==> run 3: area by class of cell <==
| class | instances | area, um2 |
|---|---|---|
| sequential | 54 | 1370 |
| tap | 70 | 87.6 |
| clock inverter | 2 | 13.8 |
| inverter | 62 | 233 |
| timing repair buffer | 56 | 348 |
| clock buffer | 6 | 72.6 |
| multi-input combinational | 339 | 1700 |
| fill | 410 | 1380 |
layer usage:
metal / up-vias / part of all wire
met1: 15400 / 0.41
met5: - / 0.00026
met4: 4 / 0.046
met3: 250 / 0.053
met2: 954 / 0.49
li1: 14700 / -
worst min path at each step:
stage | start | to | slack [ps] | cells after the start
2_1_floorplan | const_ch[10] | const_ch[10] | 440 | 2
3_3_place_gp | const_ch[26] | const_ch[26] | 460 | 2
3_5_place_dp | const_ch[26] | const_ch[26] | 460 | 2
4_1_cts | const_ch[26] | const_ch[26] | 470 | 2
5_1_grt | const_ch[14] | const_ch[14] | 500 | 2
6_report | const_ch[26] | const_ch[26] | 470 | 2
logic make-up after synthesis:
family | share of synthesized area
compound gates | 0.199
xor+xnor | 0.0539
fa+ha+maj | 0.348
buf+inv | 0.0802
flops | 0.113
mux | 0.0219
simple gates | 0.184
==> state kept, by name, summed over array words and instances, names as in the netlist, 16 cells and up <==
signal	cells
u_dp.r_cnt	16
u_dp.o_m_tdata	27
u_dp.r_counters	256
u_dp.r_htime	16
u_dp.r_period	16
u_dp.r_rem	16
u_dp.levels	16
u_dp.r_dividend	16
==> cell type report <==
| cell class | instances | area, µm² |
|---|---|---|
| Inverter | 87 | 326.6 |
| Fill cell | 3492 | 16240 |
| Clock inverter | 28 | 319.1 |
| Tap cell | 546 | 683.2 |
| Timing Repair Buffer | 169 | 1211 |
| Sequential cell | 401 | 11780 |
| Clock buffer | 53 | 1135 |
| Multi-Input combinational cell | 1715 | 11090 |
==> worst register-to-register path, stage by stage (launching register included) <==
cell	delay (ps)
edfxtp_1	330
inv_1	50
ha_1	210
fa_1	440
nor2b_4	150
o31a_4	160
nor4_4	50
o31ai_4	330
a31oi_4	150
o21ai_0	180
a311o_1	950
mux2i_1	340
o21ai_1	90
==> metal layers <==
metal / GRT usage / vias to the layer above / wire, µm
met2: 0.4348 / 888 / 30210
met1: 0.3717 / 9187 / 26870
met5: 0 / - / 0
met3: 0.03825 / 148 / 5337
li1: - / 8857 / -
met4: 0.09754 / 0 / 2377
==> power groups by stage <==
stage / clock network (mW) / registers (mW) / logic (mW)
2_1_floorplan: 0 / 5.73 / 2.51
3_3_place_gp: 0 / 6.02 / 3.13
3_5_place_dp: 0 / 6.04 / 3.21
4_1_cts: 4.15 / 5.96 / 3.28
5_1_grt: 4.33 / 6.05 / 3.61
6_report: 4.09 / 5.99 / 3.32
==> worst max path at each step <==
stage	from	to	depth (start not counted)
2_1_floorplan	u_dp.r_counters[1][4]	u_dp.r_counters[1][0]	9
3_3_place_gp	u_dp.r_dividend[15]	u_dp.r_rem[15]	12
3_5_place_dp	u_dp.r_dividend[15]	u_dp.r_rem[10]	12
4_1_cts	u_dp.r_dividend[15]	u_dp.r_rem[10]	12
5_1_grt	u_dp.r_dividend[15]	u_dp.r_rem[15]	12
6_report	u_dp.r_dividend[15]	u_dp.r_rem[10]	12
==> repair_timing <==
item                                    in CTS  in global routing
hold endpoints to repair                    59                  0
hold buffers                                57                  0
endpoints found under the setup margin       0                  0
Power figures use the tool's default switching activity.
## src/hw/rtl/rtp_pkg.sv

```systemverilog
// Types, constants and arctangent table shared by the rectangular to polar converter.
`timescale 1ns / 1ps

package rtp_pkg;

   localparam int COORD_WIDTH = 16;
   localparam int GUARD_BITS  = 16;
   localparam int DATA_WIDTH  = 35;
   localparam int ANGLE_WIDTH = 32;
   localparam int TABLE_DEPTH = 32;
   localparam int INDEX_WIDTH = 5;
   localparam int HI_WIDTH    = DATA_WIDTH - ANGLE_WIDTH;

   localparam logic [ANGLE_WIDTH-1:0] INV_GAIN = 32'd2608131496;
   localparam logic [ANGLE_WIDTH-1:0] HALF_TURN = 32'h8000_0000;

   localparam logic [ANGLE_WIDTH-1:0] ATAN_TABLE [TABLE_DEPTH] = '{
      32'h20000000, 32'h12E4051E, 32'h09FB385B, 32'h051111D4,
      32'h028B0D43, 32'h0145D7E1, 32'h00A2F61E, 32'h00517C55,
      32'h0028BE53, 32'h00145F2F, 32'h000A2F98, 32'h000517CC,
      32'h00028BE6, 32'h000145F3, 32'h0000A2FA, 32'h0000517D,
      32'h000028BE, 32'h0000145F, 32'h00000A30, 32'h00000518,
      32'h0000028C, 32'h00000146, 32'h000000A3, 32'h00000051,
      32'h00000029, 32'h00000014, 32'h0000000A, 32'h00000005,
      32'h00000003, 32'h00000001, 32'h00000001, 32'h00000000
   };

   typedef struct packed {
      logic signed [COORD_WIDTH-1:0] x_coord;
      logic signed [COORD_WIDTH-1:0] y_coord;
      logic                          last;
   } rtp_req_type;

   typedef struct packed {
      logic        [COORD_WIDTH-1:0] magnitude;
      logic signed [COORD_WIDTH-1:0] angle;
      logic                          last_out;
   } rtp_rsp_type;

   // one point on its way through the rotation stages
   typedef struct packed {
      logic signed [DATA_WIDTH-1:0]  x;
      logic signed [DATA_WIDTH-1:0]  y;
      logic        [ANGLE_WIDTH-1:0] z;
      logic                          origin;
      logic                          last;
   } rtp_lane_type;

endpackage

```

## src/hw/rtl/rtp_stage.sv

```systemverilog
// One vectoring micro-rotation stage with its own valid bit and register.
`timescale 1ns / 1ps

module rtp_stage #(
   parameter int SHIFT = 0
) (
   input  logic                 clock,
   input  logic                 reset,
   input  logic                 up_valid,
   input  rtp_pkg::rtp_lane_type up_lane,
   output logic                 up_ready,
   output logic                 down_valid,
   output rtp_pkg::rtp_lane_type down_lane,
   input  logic                 down_ready
);
   import rtp_pkg::*;

   localparam logic [INDEX_WIDTH-1:0] TAB_INDEX = INDEX_WIDTH'(SHIFT);
   localparam logic [ANGLE_WIDTH-1:0] STEP_ANGLE = ATAN_TABLE[TAB_INDEX];

   logic                         valid_ff;
   logic                         valid_in;
   rtp_lane_type                 lane_ff;
   rtp_lane_type                 lane_in;
   logic signed [DATA_WIDTH-1:0] dx;
   logic signed [DATA_WIDTH-1:0] dy;

   assign up_ready = !valid_ff || down_ready;
   assign dx = up_lane.y >>> SHIFT;
   assign dy = up_lane.x >>> SHIFT;

   always_comb begin
      lane_in = up_lane;
      // turn towards the x axis: the sign of y picks the direction
      if (!up_lane.y[DATA_WIDTH-1]) begin
         lane_in.x = up_lane.x + dx;
         lane_in.y = up_lane.y - dy;
         lane_in.z = up_lane.z + STEP_ANGLE;
      end else begin
         lane_in.x = up_lane.x - dx;
         lane_in.y = up_lane.y + dy;
         lane_in.z = up_lane.z - STEP_ANGLE;
      end
      valid_in = up_ready ? up_valid : valid_ff;
   end

   always_ff @(posedge clock) begin
      if (reset) begin
         valid_ff <= 1'b0;
      end else begin
         valid_ff <= valid_in;
      end
   end

   always_ff @(posedge clock) begin
      if (up_ready && up_valid) begin
         lane_ff <= lane_in;
      end
   end

   assign down_valid = valid_ff;
   assign down_lane  = lane_ff;

endmodule

```
--- config.mk ---
export PLATFORM = sky130hd
export DESIGN_NAME = fpsd_front
export DESIGN_NICKNAME = d
export VERILOG_FILES = /design/src/hw/rtl/fpsd_pkg.sv /design/src/hw/rtl/fpsd_front.sv
export SDC_FILE = /design/constraint.sdc
export NUM_CORES = 1
export LEC_CHECK = 0
export BUFFER_PORTS_ARGS = -buffer_cell sky130_fd_sc_hd__buf_2
export CAP_MARGIN = 20
export CORE_ASPECT_RATIO = 1.5
export CORE_MARGIN = 4
export CORE_UTILIZATION = 30
export DETAILED_ROUTE_END_ITERATION = 6
export GPL_TIMING_DRIVEN = 0
export PLACE_DENSITY_LB_ADDON = 0.08
export SYNTH_ARGS = -nofsm -noshare
export SYNTH_HDL_FRONTEND = slang
export SYNTH_SLANG_ARGS = --single-unit
--- constraint.sdc ---
create_clock -name clock -period 5 [get_ports clock]
set_input_delay 0 -clock clock [delete_from_list [all_inputs] [get_ports clock]]
set_output_delay 0 -clock clock [all_outputs]
set_load 0.01 [all_outputs]
## config.mk

```make
export PLATFORM = sky130hd
export DESIGN_NAME = fpsd_div_stage
export DESIGN_NICKNAME = d
export VERILOG_FILES = /design/src/hw/rtl/fpsd_pkg.sv /design/src/hw/rtl/fpsd_div_stage.sv
export SDC_FILE = /design/constraint.sdc
export NUM_CORES = 1
export LEC_CHECK = 0
export ABC_AREA = 1
export BUFFER_PORTS_ARGS = -buffer_cell sky130_fd_sc_hd__buf_2
export CELL_PAD_IN_SITES_DETAIL_PLACEMENT = 0
export CELL_PAD_IN_SITES_GLOBAL_PLACEMENT = 2
export CORE_UTILIZATION = 31
export CTS_CLUSTER_SIZE = 20
export DETAILED_ROUTE_END_ITERATION = 12
export PLACE_DENSITY = 0.95
export SLEW_MARGIN = 20
export SYNTH_ARGS = -nofsm -noshare
export SYNTH_HDL_FRONTEND = slang
export SYNTH_SLANG_ARGS = --single-unit
```

## constraint.sdc

```tcl
create_clock -name clock -period 17.65 [get_ports clock]
set_clock_uncertainty 0.2 [all_clocks]
set_input_delay 4.4125 -clock clock [delete_from_list [all_inputs] [get_ports clock]]
set_output_delay 4.4125 -clock clock [all_outputs]
set_load 0.005 [all_outputs]
```

## src/hw/rtl/fpsd_pkg.sv

```systemverilog
// Shared types and constants for the saturating 16.16 fixed-point divider.
// No dependencies; imported by every fpsd_* module.
package fpsd_pkg;

   localparam int unsigned WORD_W    = 32;
   localparam int unsigned DIV_STEPS = 32;   // quotient bits, one per divide stage

   localparam int unsigned SAT_SHIFT   = 14;
   localparam int unsigned BIG_SHIFT   = 8;
   localparam int unsigned SMALL_SHIFT = 16;

   localparam logic [WORD_W-1:0] BIG_DIVISOR = 32'h0001_0000;
   localparam logic [WORD_W-1:0] MOST_NEG    = 32'h8000_0000;
   localparam logic [WORD_W-1:0] MOST_POS    = 32'h7FFF_FFFF;

   // Magnitudes and result sign after the first front stage.
   typedef struct packed {
      logic [WORD_W-1:0] mag_a;
      logic [WORD_W-1:0] mag_b;
      logic              neg;
   } fpsd_mag_type;

   // Per-item control carried along the divide pipeline.
   typedef struct packed {
      logic sat;
      logic neg;
   } fpsd_ctl_type;

   // Restoring-divide working set: partial remainder, a shift register that
   // holds the unused dividend bits on top and the quotient bits below,
   // the divisor and the control bits.
   typedef struct packed {
      logic [WORD_W-1:0] rem;
      logic [WORD_W-1:0] shreg;
      logic [WORD_W-1:0] den;
      fpsd_ctl_type      ctl;
   } fpsd_work_type;

endpackage

```

## src/hw/rtl/fpsd_div_stage.sv

```systemverilog
// One restoring-division step: one quotient bit per register stage.
// Depends on fpsd_pkg.
module fpsd_div_stage
   import fpsd_pkg::*;
(
   input  logic          clock,
   input  logic          reset,
   input  logic          in_valid,
   output logic          in_ready,
   input  fpsd_work_type in_work,
   output logic          out_valid,
   input  logic          out_ready,
   output fpsd_work_type out_work
);

   fpsd_work_type work_ff, work_in;
   logic          valid_ff;
   logic [WORD_W:0] trial, diff;
   logic          take;

   assign in_ready = !valid_ff || out_ready;

   always_comb begin
      trial = {in_work.rem, in_work.shreg[WORD_W-1]};
      diff  = trial - {1'b0, in_work.den};
      take  = !diff[WORD_W];
      work_in       = in_work;
      work_in.rem   = take ? diff[WORD_W-1:0] : trial[WORD_W-1:0];
      work_in.shreg = {in_work.shreg[WORD_W-2:0], take};
   end

   always_ff @(posedge clock) begin
      if (reset) begin
         valid_ff <= 1'b0;
      end else if (in_ready) begin
         valid_ff <= in_valid;
      end
   end

   always_ff @(posedge clock) begin
      if (in_valid && in_ready) begin
         work_ff <= work_in;
      end
   end

   assign out_valid = valid_ff;
   assign out_work  = work_ff;

endmodule

```

==> summary.md <==
### Routing
• 5371 — total number of vias
• 0 — residual antenna-violating net count after detailed routing
• 16.5 mm — DRT Wirelength
• 0 — drc violations
• 4.25 — detail-routed via count per cell
• 13.1 um — post-detailed-route wirelength per cell
• 4 — detailed-routing iteration count for the pre-antenna-repair pass
• 253 — DRT iter0 DRCs

### Floorplan
• 31.6% — initial standard-cell utilization of the core
• 19500 sq um — placeable core area
• 143 um — Chip Width
• 202 — top-level port count
• 51 — Std-Cell Rows
• 20400 sq um — Die ar.
• 143 um — vertical extent of the die

### Setup path
• sky130_fd_sc_hd__buf_2 — Slowest cell on crit path
• 4.82 ns — critical path data arrival time
• primary input — startpoint type of the worst setup path
• 13.04 ns — required time of the worst setup path
• 2 — maximum fanout along the worst path
• output pin — Critical Path Sink Type
• primary input to output pin — type of the worst setup path
• sky130_fd_sc_hd__buf_2 — most used cell, CP
• buf_2 -> inv_1 -> nand2_1 -> buf_2 — crit path cell chain
• 0.13 ns — slowest cell delay on critical path

### CTS
• sky130_fd_sc_hd__clkbuf_16 — Root Buffer Master
• 0.35 ns — worst skew pair latency
• 0.07 ns — clock edge transition at the registers on the reported setup and hold paths
• yes — TritonCTS clock tree
• 99 — clock sink total
• 0 — number of buffers inserted to repair setup after CTS
• 9 — total CTS buffers
• 0 — count of hold-fix buffers inserted at cts
• 2 — number of buffers on the longest clock path
• 3 — CTS H-Tree Depth
• 0 — number of instances resized during post-cts repair

### Job
• 0 — Max Cap Viol

### Timing
• 53.4% — Period Utilization, post-route
• 9.43 ns — min cycle time layout
• 46.2% — Max transition margin
• false — RSZ-0062 raised after global routing
• 0 — Final Hold Violating Endpoints
• 0.807 ns — Worst Tran Pin Value
• 106 MHz — highest attainable clock frequency
• 0 — count of final max-slew check failures
• 0 — final setup vio count
• 0 ns — Post-Route Setup TNS

### Pwr
• 0.0441 mV — worst IR drop on VDD
• 81.6 nW/um^2 — power density of the placed cells
• 4.22 nW — P_leak

### Synthesis
• 99 — synthesized flop and latch total
• 6160 sq um — Cell Area, Synth
• sky130_fd_sc_hd__edfxtp_1 48%, sky130_fd_sc_hd__nand2_1 20%, sky130_fd_sc_hd__inv_1 9.8% — largest cells by area after synthesis
• 47.8% — area fraction of the dominant cell type after synthesis
• 48.1% — portion of the post-synthesis area used by sequential elements
• 24 — distinct cell type count after synthesis
• 7.82 sq um — Mapped Avg Cell Area
• 922 — post-synth net total
• 0 — number of warnings printed during yosys synthesis
• 787 — synthesized netlist cell count
• sky130_fd_sc_hd__edfxtp_1 — post-synth top area cell

### Placement
• 13.3 mm — DP Wirelength
• 201 — IO buf count
• 0.841 — GP Congestion

### Global routing
• 0 — overall overflow remaining after global route
• 0 — antenna violations before repair
• 5084 — number of global-route vias before repair
• 26.0 mm — wire length of the first global-routing pass
• 16.8% — total track usage
• 89 — maximum number of pins on one net before global-route repair

### Worst hold path
• register to register — type of the tightest min-delay check

### Cells and area
• 39.8% — final standard cell utilization of the core
• 25.7% — signed area change from the synthesized netlist to the final layout
• 1129 — number of nets at the end of the flow
• 0 — Ant. Diodes
• 23.2% — ratio of cells with drive above 1 in the final layout

### Outcome
• completed — result of the run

• • • •

* Problem statement *
Wherever a line of the data above contains "metal", copy that line.

* Solution *
metal / up-vias / part of all wire
==> metal layers <==
metal / GRT usage / vias to the layer above / wire, µm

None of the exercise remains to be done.